Can you explain a littie more about adding it to model ?
Read the DefaultTableModel API. There is a constructor that will allow you create create a TableModel with zero rows and only the column names. So you would do this before you start executing your looping code. Then in the loop you simply use the code I gave in my answer to add each row to the model.
3

A problem I can see you facing is the structure of your ArrayList. It is only one dimensional. Data in a JTable/TableModel needs to be two dimensional rows/columns

If you made your getinformationforthetable() return an ArrayList<ArrayList<String>> then you would be able to more easily populate your table.
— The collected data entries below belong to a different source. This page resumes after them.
==> design/flow/design.v <==
module alu (
  input [32-1:0] a, b, 
  input [6-1:0] s,
  output [32-1:0] y,
  output zero );
  assign y = s==6'b100000 ? a+b:
  			 s==6'b100010 ? a-b:
             s==6'b100100 ? a & b:
             s==6'b100101 ? a | b:
             s==6'b100110 ? a ^ b:
             s==6'b100111 ? ~ (a | b):
  			 s==6'b100001 ? a+b:
			 b;
  assign zero = (y == 32'b0);
endmodule
module rfile (
 input clk,
 input [5-1:0] a1, a2, a3,
 output [32-1:0] rd1, rd2,
 input [32-1:0] wd3,
 input we3);
	reg [32-1:0] rf[0:32-1];
	assign rd1 = |a1 == 0 ? 0: rf[a1];
	assign rd2 = |a2 == 0 ? 0: rf[a2];
	always @(posedge clk) 
		if(we3) rf[a3] <= wd3;
endmodule
module mipse(
input clk, rst_n,
input [32-1:0] instr,
input [32-1:0] readdata,
output reg [32-1:0] pc, 
output [32-1:0] aluresult,
output [32-1:0] writedata,
output memwrite);
wire [32-1:0] srca, srcb, result;
wire [6-1:0] opcode;
wire [5-1:0] shamt;
wire [6-1:0] func;
wire [5-1:0] rs, rd, rt, writereg;
wire [6-1:0] com;
wire [32-1:0] signimm;
wire [32-1:0] unsignimm;
wire [32-1:0] pcplus4;
wire regwrite;
wire sw_op, beq_op, bne_op, addi_op, lw_op, j_op, jal_op, jr_op, alu_op;
wire ori_op, lui_op;
wire slt_op, slti_op, sltiu_op;
wire zero;
wire addiu_op, sltu_op, bltz_op, bgez_op, blez_op, sll_op, movz_op, movz_en;
assign {opcode, rs, rt, rd, shamt, func} = instr;
assign signimm = {{16{instr[15]}},instr[15:0]};
assign unsignimm = {16'b0,instr[15:0]};
assign sw_op = (opcode == 6'b101011);
assign lw_op = (opcode == 6'b100011);
assign alu_op = (opcode == 6'b000000) & (func[5:3] == 3'b100);
assign addi_op = (opcode == 6'b001000);
assign addiu_op = (opcode == 6'b001001);
assign slti_op = (opcode == 6'b001010);
assign sltiu_op = (opcode == 6'b001011);
assign ori_op = (opcode == 6'b001101);
assign lui_op = (opcode == 6'b001111);
assign beq_op = (opcode == 6'b000100);
assign bne_op = (opcode == 6'b000101);
assign j_op = (opcode == 6'b000010);
assign jal_op = (opcode == 6'b000011);
assign jr_op = (opcode == 6'b000000) & (func == 6'b001000);
assign slt_op = (opcode == 6'b000000) & (func == 6'b101010);
assign sltu_op = (opcode == 6'b000000) & (func == 6'b101001);
assign memwrite = sw_op;
assign bltz_op = (opcode == 6'b000001) & (rt == 5'b00000);
assign bgez_op = (opcode == 6'b000001) & (rt == 5'b00001);
assign blez_op = (opcode == 6'b000110);
assign sll_op = (opcode == 6'b000000) & (func == 6'b000000);
assign movz_op = (opcode == 6'b000000) & (func == 6'b010000);
assign srcb = (addi_op | lw_op | sw_op | slti_op) ? signimm : 
				lui_op ? {instr[15:0], 16'b0}:
				(ori_op | addiu_op | sltiu_op) ? unsignimm : 
								writedata;
assign com = (addi_op | addiu_op | lw_op | sw_op) ? 6'b100000: 
			ori_op ? 6'b100101:
			lui_op ? 6'b000001:
			(beq_op | bne_op | slt_op | sltu_op | slti_op | sltiu_op ) ? 6'b100010: func;
assign movz_en = movz_op & (writedata == 0);
assign result = slt_op | sltu_op | slti_op | sltiu_op ? {31'b0,aluresult[31]} :
		movz_en ?  srca:
		sll_op ? (writedata << shamt) :
		jal_op ? pcplus4:
		lw_op  ? readdata :
		aluresult;
assign regwrite = lw_op | alu_op | addi_op | addiu_op | jal_op | slt_op | sltu_op | slti_op | sltiu_op | sll_op | movz_en | ori_op | lui_op;
assign writereg = jal_op ? 5'b11111: alu_op | slt_op | sltu_op | sll_op | movz_en ? rd : rt;
alu alu_1(.a(srca), .b(srcb), .s(com), .y(aluresult), .zero(zero));
rfile rfile_1(.clk(clk), .rd1(srca), .a1(rs), .rd2(writedata), .a2(rt), 
	.wd3(result), .a3(writereg), .we3(regwrite));
assign pcplus4 = pc+4;
always @(posedge clk or negedge rst_n) 
begin 
   if(!rst_n) pc <= 0;
   else if (j_op | jal_op) 
   	 pc	<= {pc[31:28],instr[25:0],2'b0};
   else if (jr_op) 
   	 pc	<= srca;
   else if ((beq_op & zero) | (bne_op & !zero))
     pc <= pcplus4 +{signimm[29:0],2'b0} ;
	else if ((bltz_op & (srca < 0)) | (blez_op & (srca <= 0)) | (bgez_op & (srca > 0)))
     pc <= pcplus4 +{signimm[29:0],2'b0} ;
   else 
     pc <= pcplus4;
end
endmodule
==> design/flow/run.sh <==
#!/bin/bash
# the make line also repeats each setting of config.mk as NAME=value (left out here)
make -C /OpenROAD-flow-scripts/flow DESIGN_CONFIG=/design/flow/config.mk WORK_HOME=/design/flow/orfs CLKGATE_MAP_FILE= finish
==> design/flow/config.mk <==
export PLATFORM = sky130hd
export DESIGN_NAME = mipse
export DESIGN_NICKNAME = mipse
export VERILOG_FILES = /design/flow/design.v
export SDC_FILE = /design/flow/constraint.sdc
export NUM_CORES = 4
export LEC_CHECK = 0
export ABC_AREA = 1
export CAP_MARGIN = 20
export CELL_PAD_IN_SITES_DETAIL_PLACEMENT = 2
export CELL_PAD_IN_SITES_GLOBAL_PLACEMENT = 1
export CORE_ASPECT_RATIO = 0.58
export CORE_MARGIN = 2
export CORE_UTILIZATION = 19
export CTS_CLUSTER_DIAMETER = 77
export GPL_TIMING_DRIVEN = 0
export MAX_ROUTING_LAYER = met4
export SLEW_MARGIN = 10
==> design/flow/constraint.sdc <==
create_clock -name core_clock -period 6.77 [get_ports {clk}]
set_input_delay 1.3540 -clock core_clock [delete_from_list [all_inputs] [get_ports {clk}]]
set_output_delay 1.3540 -clock core_clock [all_outputs]
set_load 0.01 [all_outputs]
==> flow_summary.toml, run 1 <==
# implementation run metrics
[outcome]
run_status = "failed layout checks"
violations = "negative setup slack"

[worst_setup_path]
critical-path-max-stage-delay_ps = 560
crit_buf_inv = 11
timing.critical_path.from = "instr[22]"
r2r_slack_ps = 350
crit_path_max_fanout = 10
rr_startpoint = "rfile_1.rf[1][20]"
critical-path-top-cell-by-count = "sky130_fd_sc_hd__nand2_1"
timing.rr.end = "rfile_1.rf[24][22]"
endpoint_kind = "output pin"
worst_path_max_delay_cell = "sky130_fd_sc_hd__o211ai_1"
worst_path_dominant_cell_family = "simple AND/OR/NAND/NOR gates"
cp_num_cells = 31
critPathCapture = "aluresult[21]"
critPathRequiredTime_ps = 5420
cp.arrival_ps = 6990
criticalPathCategory = "input pin to output pin"
critical_path.startpoint_type = "input pin"
ff2ff_path_depth = 30

[timing]
period_minus_slack_ps = 8345
setup_repair_after_global_routing_missed_its_margin = "yes"
finalCritPeriodShare_pct = 123.3
worst_margin_slew_ps = 1348
maxSlewHeadroom_pct = 10.14
timing.hold.ws_ps = 452.1
finalSetupViolations = 1656
fmax_ghz = 0.1198
fin_worst_skew_ps = 96.12
timing.final.max_slew_violations = 0
timing.final.ws_setup_ps = -1575
timing_hold_violations_final = 0

[power]
share_seq_of_total_power_pct = 33.3
p_switching_mw = 9.943
share_comb_of_total_power_pct = 39.8
p_leak_nw = 36.37
vdd_ir_drop_max_mv = 0.2156
sw_frac_of_total_pct = 42.40
seq_cell_power_mw = 7.81
cell_internal_pwr_mw = 13.51
largest_power_group = "combinational logic"
pwr-share-clk_pct = 26.9
p_total_mw = 23.45
clk-power_mw = 6.31
powerDensity_mw_per_mm2 = 252.6
p_comb_mw = 9.33

[yosys]
syn-mean-instance-area_um2 = 7.830
top_area_cell_type_share_of_the_netlist_area_pct = 45.88
mux_share_pct = 0.1344
top_cell = "sky130_fd_sc_hd__nand2_1"
synthAdderAreaFrac_pct = 1.654
synth.yosys.seq_area_share_pct = 47.08
top_logic_kind = "simple AND/OR/NAND/NOR gates"
synth_compound_gate_area_share_pct = 15.48
synth-warning-count = 2
ys_ff = 1056
synth.cells.most_frequent = "sky130_fd_sc_hd__nand2_1, sky130_fd_sc_hd__edfxtp_1, sky130_fd_sc_hd__o21ai_0"
postSynth.asyncResetShare_pct = 3.030
instance_count_of_the_mapped_netlist = 8559
mappedNetlistArea_mm2 = 0.06702
yosys.stat.chipArea_mm2 = 0.06702
top_ff_cell_synth = "sky130_fd_sc_hd__edfxtp_1"
simple_gate_area_share_of_the_yosys_netlist_pct = 26.33
synthTopCellsByArea = "sky130_fd_sc_hd__edfxtp_1, sky130_fd_sc_hd__nand2_1, sky130_fd_sc_hd__o21ai_0, sky130_fd_sc_hd__nand3_1, sky130_fd_sc_hd__nor2_1"
cell_type_with_the_largest_total_area = "sky130_fd_sc_hd__edfxtp_1"
number_of_enable_type_register_cells_in_the_synthesized_netlist = 1024
synth_xor_xnor_area_share_pct = 0.8102
ys_cells = 8559
netlist-cell-type-count = 71
fp_nets = 8713

[route]
post-route-drc-count = 0
drt_first_pass_iters = 12
wl_per_cell_um = 39.85
drtAntennaViolNets = 0
via_count = 86120
post_drt_via_cell_ratio = 5.998
drt_iter0_drc = 17980
drt-total-wl_um = 572100

[run]
drv_cap = 0
stage_log_warnings = 54

[cells_and_area]
utilization_pct = 26.39
flow.area_growth_from_synthesis_pct = 38.53
instances_no_fill = 14360
finalNetCount = 9547

[clock_network]
cts.clk_slew.worst_paths_ps = 80
cts_max_path_buffers = 3
tritoncts.num_buffers = 103
cts.root.buffer_cell = "sky130_fd_sc_hd__clkbuf_16"
worst_skew_pair.late_latency_ps = 830
tritoncts = "yes"
clock_sink_count = 1056
htreeDepth = 3

[floorplan]
dieArea_mm2 = 0.3577
core_area_mm2 = 0.3518
die_height_um = 456.3
dieWidth_um = 783.8
floorplanUtilization_pct = 19.05
rows = 166
design.portCount = 163

[placed_design]
post-place-cells = 13570
globalplace.congestion = 1.053
dp.final_hpwl_um = 394600
port-buffer-count = 156

[grt]
via_count_of_the_first_global_routing_pass = 78210
grt_first_pass_wirelength_um = 720800
antenna_violations_before_repair = 110
grt_max_degree = 33
grt_remaining_overflow = 0
global_route.usage.total_pct = 30.24

[hold_path]
min-delay-path-class = "input pin to asynchronous set/reset pin"
cell type report:
class,instances,area [um2]
flip-flops and latches,1056,31550
fillers,40100,259000
well taps,4704,5886
plain buffers,527,6432
clock inverters,55,498.0
multi-input cells,6235,33770
clock buffers,133,2711
inverters,739,2903
diodes,177,442.9
repair buffers,731,8645
layer usage:
layer	routed length, um	part of all wire [%]	up-vias	track usage [%]
li1	-	-	30970	-
met5	0	0	-	-
met3	115700	20	2413	19.27
met2	198900	35	9338	35.74
met1	220700	39	43400	39.43
met4	36740	6.4	0	12.23
through the flow:
stage,cell area (um2),setup WS (ps),setup TNS (ps)
3_5_place_dp,78160,-6099,-7654540
2_1_floorplan,67100,138.9,0
6_report,92840,-1575,-608740
5_1_grt,92760,-1094,-165910
4_1_cts,89410,-500.3,-36290
3_3_place_gp,74540,-8536,-
timing repair:
item | CTS | global route
buffers inserted | 268 | 137
endpoints found under the setup margin | 2126 | 1618
resized | 1574 | 510
pin swaps | 174 | 133
gates cloned | 7 | 8
hold buffers | 0 | 0
==> run 2, diff against run 1 <==
ABC_AREA = not set   (was 1)
CELL_PAD_IN_SITES_DETAIL_PLACEMENT = not set   (was 2)
CELL_PAD_IN_SITES_GLOBAL_PLACEMENT = not set   (was 1)
CORE_ASPECT_RATIO = not set   (was 0.58)
CORE_UTILIZATION = 65   (was 19)
CTS_CLUSTER_DIAMETER = not set   (was 77)
CTS_CLUSTER_SIZE = 51   (was not set)
GPL_TIMING_DRIVEN = not set   (was 0)
HOLD_SLACK_MARGIN = -0.1   (was not set)
MAX_ROUTING_LAYER = not set   (was met4)
SLEW_MARGIN = 20   (was 10)
clock period = 6.55 ns   (was 6.77 ns; I/O delays follow)
==> flow_summary.toml, run 2 <==
# generated from flow reports
[placed_design]
pre_cts_slack_ps = -2113
post-place-cells = 6824
globalplace.congestion = 1.245
port-buffer-count = 162
dp.final_hpwl_um = 231800

[yosys]
cell_type_with_the_largest_total_area = "sky130_fd_sc_hd__edfxtp_1"
synth-warning-count = 2
number_of_enable_type_register_cells_in_the_synthesized_netlist = 1024
syn-mean-instance-area_um2 = 13.46
yosys.stat.chipArea_mm2 = 0.06119
top_area_cell_type_share_of_the_netlist_area_pct = 50.25
synth_compound_gate_area_share_pct = 11.38
ys_cells = 4546
mux_share_pct = 22.27
top_ff_cell_synth = "sky130_fd_sc_hd__edfxtp_1"
fp_nets = 4700
synth_xor_xnor_area_share_pct = 1.532
simple_gate_area_share_of_the_yosys_netlist_pct = 8.026
synth.yosys.seq_area_share_pct = 51.56
top_logic_kind = "multiplexers"
instance_count_of_the_mapped_netlist = 4546
netlist-cell-type-count = 112
top_cell = "sky130_fd_sc_hd__edfxtp_1"
ys_ff = 1056
synth.cells.most_frequent = "sky130_fd_sc_hd__edfxtp_1, sky130_fd_sc_hd__mux4_2, sky130_fd_sc_hd__mux2i_1"
synthAdderAreaFrac_pct = 1.812
synthTopCellsByArea = "sky130_fd_sc_hd__edfxtp_1, sky130_fd_sc_hd__mux4_2, sky130_fd_sc_hd__mux2i_1, sky130_fd_sc_hd__nor2_1, sky130_fd_sc_hd__ha_1"
postSynth.asyncResetShare_pct = 3.030
mappedNetlistArea_mm2 = 0.06119

[clock_network]
clock_sink_count = 1056
cts.hold.buffers_added = 0
cts_max_path_buffers = 3
tritoncts.num_buffers = 105
cts.root.buffer_cell = "sky130_fd_sc_hd__clkbuf_16"
htreeDepth = 3

[outcome]
haltStage = "global routing (5_1_grt)"
stop_error = "[ERROR GRT-0116] Global routing finished with congestion. Check the congestion regions in the DRC Viewer."
run_status = "did not finish"

[floorplan]
design.portCount = 163
floorplanUtilization_pct = 65.56
die_height_um = 310.8
core_area_mm2 = 0.09333
dieArea_mm2 = 0.09661
rows = 112
dieWidth_um = 310.8

[grt]
global_route.usage.total_pct = 97.27
grt_remaining_overflow = 3815
-- run 2: metal layers --
metal,track usage [%],GRT overflow
met3,90.20,296
met4,99.98,985
met2,108.2,2237
met5,75.35,39
met1,93.01,258
-- run 2: through the flow --
step           setup TNS, ps  cell area, um2  utilization [%]
2_1_floorplan        -464840           62450                -
4_1_cts               -47700           81200            87.00
3_5_place_dp        -1612940           74300            79.61
3_3_place_gp        -1089480           74300            79.61
-- run 2: what timing repair did --
item | in CTS
buffers inserted | 107
endpoints found under the setup margin | 1806
resized | 529
gates cloned | 23
pin swaps | 142
==> run 3, diff against run 2 <==
CORE_UTILIZATION = 69   (was 65)
CTS_CLUSTER_SIZE = 43   (was 51)
HOLD_SLACK_MARGIN = not set   (was -0.1)
PLACE_DENSITY_LB_ADDON = 0.06   (was not set)
SETUP_SLACK_MARGIN = 1.59   (was not set)
clock period = 7.88 ns   (was 6.55 ns; I/O delays follow)
==> flow_summary.toml, run 3 <==
# generated from flow reports
[yosys]
synth.cells.most_frequent = "sky130_fd_sc_hd__edfxtp_1, sky130_fd_sc_hd__mux4_2, sky130_fd_sc_hd__mux2i_1"
yosys.stat.chipArea_mm2 = 0.06119
top_cell = "sky130_fd_sc_hd__edfxtp_1"
simple_gate_area_share_of_the_yosys_netlist_pct = 8.026
synth_xor_xnor_area_share_pct = 1.532
ys_cells = 4546
synth_compound_gate_area_share_pct = 11.38
top_area_cell_type_share_of_the_netlist_area_pct = 50.25
ys_ff = 1056
number_of_enable_type_register_cells_in_the_synthesized_netlist = 1024
synth.yosys.seq_area_share_pct = 51.56
mux_share_pct = 22.27
cell_type_with_the_largest_total_area = "sky130_fd_sc_hd__edfxtp_1"
netlist-cell-type-count = 112
mappedNetlistArea_mm2 = 0.06119
top_logic_kind = "multiplexers"
top_ff_cell_synth = "sky130_fd_sc_hd__edfxtp_1"
postSynth.asyncResetShare_pct = 3.030
synthAdderAreaFrac_pct = 1.812
instance_count_of_the_mapped_netlist = 4546
synth-warning-count = 2
syn-mean-instance-area_um2 = 13.46
synthTopCellsByArea = "sky130_fd_sc_hd__edfxtp_1, sky130_fd_sc_hd__mux4_2, sky130_fd_sc_hd__mux2i_1, sky130_fd_sc_hd__nor2_1, sky130_fd_sc_hd__ha_1"
fp_nets = 4700

[placed_design]
port-buffer-count = 162
pre_cts_slack_ps = -1233
dp.final_hpwl_um = 207100
post-place-cells = 6585
placement.cell_area_mm2 = 0.07224
globalplace.congestion = 1.152

[floorplan]
core_area_mm2 = 0.08810
dieArea_mm2 = 0.09108
dieWidth_um = 301.8
design.portCount = 163
die_height_um = 301.8
rows = 109
floorplanUtilization_pct = 69.45

[clock_network]
clock_sink_count = 1056
tritoncts.num_buffers = 102
cts_max_path_buffers = 3
htreeDepth = 3
cts.root.buffer_cell = "sky130_fd_sc_hd__clkbuf_16"

[grt]
grt_remaining_overflow = 2230
global_route.usage.total_pct = 93.55

[outcome]
stop_error = "[ERROR GRT-0116] Global routing finished with congestion. Check the congestion regions in the DRC Viewer."
haltStage = "global routing (5_1_grt)"
run_status = "did not finish"
-- run 3: stage by stage --
step	setup TNS (ps)	power [mW]	util (%)
detailed placement	-701950	12.42	82.00
global placement	-80230	12.21	82.00
floorplan	-370790	9.735	-
CTS	0	17.82	88.37
-- run 3: repair_timing --
action                     4_1_cts
gates resized                  374
setup endpoints to repair     2125
buffers inserted                86
pin swaps                       91
hold buffers                     0
cloned                          14
-- run 3: layer usage --
metal  GRT overflow  GRT usage [%]
met5             47          70.91
met4            716          95.31
met3            205          86.20
met2           1065          102.3
met1            197          92.05
==> run 4, diff against run 3 <==
CORE_UTILIZATION = 50   (was 69)
CTS_CLUSTER_SIZE = not set   (was 43)
PLACE_DENSITY_LB_ADDON = not set   (was 0.06)
clock period = 5.84 ns   (was 7.88 ns; I/O delays follow)
==> flow_summary.toml, run 4 <==
# implementation run metrics
[clock_network]
tritoncts = "yes"
tritoncts.num_buffers = 108
cts.root.buffer_cell = "sky130_fd_sc_hd__clkbuf_16"
cts_max_path_buffers = 3
cts.hold.buffers_added = 0
htreeDepth = 3
worst_skew_pair.late_latency_ps = 750
cts.clk_slew.worst_paths_ps = 70
clock_sink_count = 1056

[route]
post-route-drc-count = 0
drtAntennaViolNets = 0
drt-total-wl_um = 276400
drt_iter0_drc = 7559
wl_per_cell_um = 35.91
drt_first_pass_iters = 6
via_count = 52570
post_drt_via_cell_ratio = 6.832

[yosys]
ys_cells = 4546
top_cell = "sky130_fd_sc_hd__edfxtp_1"
synth.yosys.seq_area_share_pct = 51.56
synth_xor_xnor_area_share_pct = 1.532
postSynth.asyncResetShare_pct = 3.030
top_logic_kind = "multiplexers"
simple_gate_area_share_of_the_yosys_netlist_pct = 8.026
synth.cells.most_frequent = "sky130_fd_sc_hd__edfxtp_1, sky130_fd_sc_hd__mux4_2, sky130_fd_sc_hd__mux2i_1"
synthAdderAreaFrac_pct = 1.812
number_of_enable_type_register_cells_in_the_synthesized_netlist = 1024
synth-warning-count = 2
cell_type_with_the_largest_total_area = "sky130_fd_sc_hd__edfxtp_1"
instance_count_of_the_mapped_netlist = 4546
fp_nets = 4700
mux_share_pct = 22.27
yosys.stat.chipArea_mm2 = 0.06119
top_ff_cell_synth = "sky130_fd_sc_hd__edfxtp_1"
ys_ff = 1056
netlist-cell-type-count = 112
mappedNetlistArea_mm2 = 0.06119
synthTopCellsByArea = "sky130_fd_sc_hd__edfxtp_1, sky130_fd_sc_hd__mux4_2, sky130_fd_sc_hd__mux2i_1, sky130_fd_sc_hd__nor2_1, sky130_fd_sc_hd__ha_1"
synth_compound_gate_area_share_pct = 11.38
top_area_cell_type_share_of_the_netlist_area_pct = 50.25
syn-mean-instance-area_um2 = 13.46

[power]
cell_internal_pwr_mw = 17.41
share_comb_of_total_power_pct = 36.2
powerDensity_mw_per_mm2 = 307.9
p_comb_mw = 9.30
seq_cell_power_mw = 9.23
p_leak_nw = 31.23
share_seq_of_total_power_pct = 35.9
clk-power_mw = 7.17
p_switching_mw = 8.291
sw_frac_of_total_pct = 32.26
largest_power_group = "combinational logic"
pwr-share-clk_pct = 27.9
vdd_ir_drop_max_mv = 0.2704

[timing]
maxSlewHeadroom_pct = 30.06
setup_repair_after_global_routing_missed_its_margin = "yes"
timing.final.ws_setup_ps = -1420
finalCritPeriodShare_pct = 124.3
worst_margin_slew_ps = 1049
timing_hold_violations_final = 0
timing.final.max_slew_violations = 0
fmax_ghz = 0.1378
period_minus_slack_ps = 7260
fin_worst_skew_ps = 48.66
finalSetupViolations = 1825
timing.hold.ws_ps = 585.2

[placed_design]
dp.final_hpwl_um = 195100
globalplace.congestion = 1.049
port-buffer-count = 162
post-place-cells = 7282

[floorplan]
design.portCount = 163
core_area_mm2 = 0.1216
die_height_um = 353.8
rows = 128
dieWidth_um = 353.8
floorplanUtilization_pct = 50.34
dieArea_mm2 = 0.1252

[grt]
global_route.usage.total_pct = 42.58
antenna_violations_before_repair = 11
via_count_of_the_first_global_routing_pass = 50100
grt_first_pass_wirelength_um = 375200
grt_remaining_overflow = 0
grt_max_degree = 47

[run]
stage_log_warnings = 53
drv_cap = 0

[worst_setup_path]
crit_buf_inv = 8
r2r_slack_ps = -1100
worst_path_max_delay_cell = "sky130_fd_sc_hd__mux4_2"
worst_path_dominant_cell_family = "AND-OR/OR-AND gates"
critPathRequiredTime_ps = 4670
timing.rr.end = "pc[21]"
crit_path_max_fanout = 6
cp_num_cells = 26
critPathCapture = "aluresult[31]"
ff2ff_path_depth = 30
criticalPathCategory = "input pin to output pin"
rr_startpoint = "rfile_1.rf[15][0]"
endpoint_kind = "output pin"
critical_path.startpoint_type = "input pin"
timing.critical_path.from = "instr[16]"
critical-path-max-stage-delay_ps = 530
cp.arrival_ps = 6090

[hold_path]
hold-path-endpoint = "pc[30]"
hold_path_startpoint = "pc[30]"
min-delay-path-class = "flop to flop"
number_of_instances_on_the_worst_hold_path = 2

[outcome]
run_status = "failed layout checks"
violations = "negative setup slack"

[cells_and_area]
filler_cell_count = 8706
instances_no_fill = 7695
finalNetCount = 6129
flow.area_growth_from_synthesis_pct = 36.41
==> run 4: timing repair <==
action,4_1_cts,5_1_grt
setup endpoints to repair,2142,2142
resized,414,285
endpoints found under the hold margin,0,0
gates cloned,17,20
pin swaps,110,111
buffers inserted,100,71
==> run 4: per-layer routing <==
metal | vias up | global-route usage [%] | routed length [um]
met5 | - | 0 | 45
met4 | 6 | 25.86 | 20980
met3 | 896 | 10.04 | 34180
met2 | 4066 | 65.32 | 123200
met1 | 26330 | 55.25 | 97950
li1 | 21270 | - | -
==> run 4: final cells by class <==
type                    instances  area (um2)  share of cell area, %
repair buffers               1623       15840                  18.98
multi-input cells            3057       29910                  35.83
flip-flops and latches       1056       31550                  37.80
clock buffers                 127        2795                  3.349
diodes                          4       10.01                0.01199
well taps                    1625        2033                  2.436
inverters                     129       494.2                 0.5921
clock inverters                74       839.6                  1.006
==> run 4: stage by stage <==
step	total power, mW	area [um2]	worst slack, ps	util, %	TNS, ps
2_1_floorplan	13.13	61710	-2377	-	-3608480
6_report	25.70	83470	-1420	68.67	-472750
3_3_place_gp	17.21	75040	-2637	61.74	-2395500
5_1_grt	26.44	83460	-1510	68.66	-761350
4_1_cts	24.93	81260	-1286	66.85	-342610
3_5_place_dp	17.24	75040	-2724	61.74	-2452770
Also you might as well just extends DefaultTableModel. I don't see any special functionality added to your AbstractTableModel. Then you can just use the method addRow of DefaultTableModel to add rows. Something like this

DefaultTableModel model = new MyDefaultTableModel();
E e = new E();
ArrayList<ArrayList<String>> list = e.getinformationforthetable();
for (ArrayList<String> row : list) {
    model.addRow(row.toArray());
}
table.setModel(model);

Or don't even extend DefaultTableModel at all. You can just override it's getColumnClass(), something like this

private static final String[] COLUMN_HEADERS =
{
    "Title", "Artist", "Gengre", "Quality", "Duration","Favorite"
};
DefaultTableModel model = new DefaultTableModel(COLUMN_HEADERS, 0) {
    @Override
    public Class getColumnClass(int column) {
        switch (column) {
            case 0: return String.class; break;
            case 1: return String.class; break;
            ...
        }
    }
};

Comments

2

In your example, you need your setTableModel (which you should rename to SetTableModel to be consistent with Java style) to maintain the data. Currently, you're keeping the data in E.

You can add a method to SetTableModel like addRow(String) and that method can do the split and keep the data within SetTableModel.

Then when you override getValueAt(int row, int column), you pull from the local data.

Also, getColumnCount() could return COLUMN_HEADERS.length and getRowCount() should return the number of rows maintained in the local data.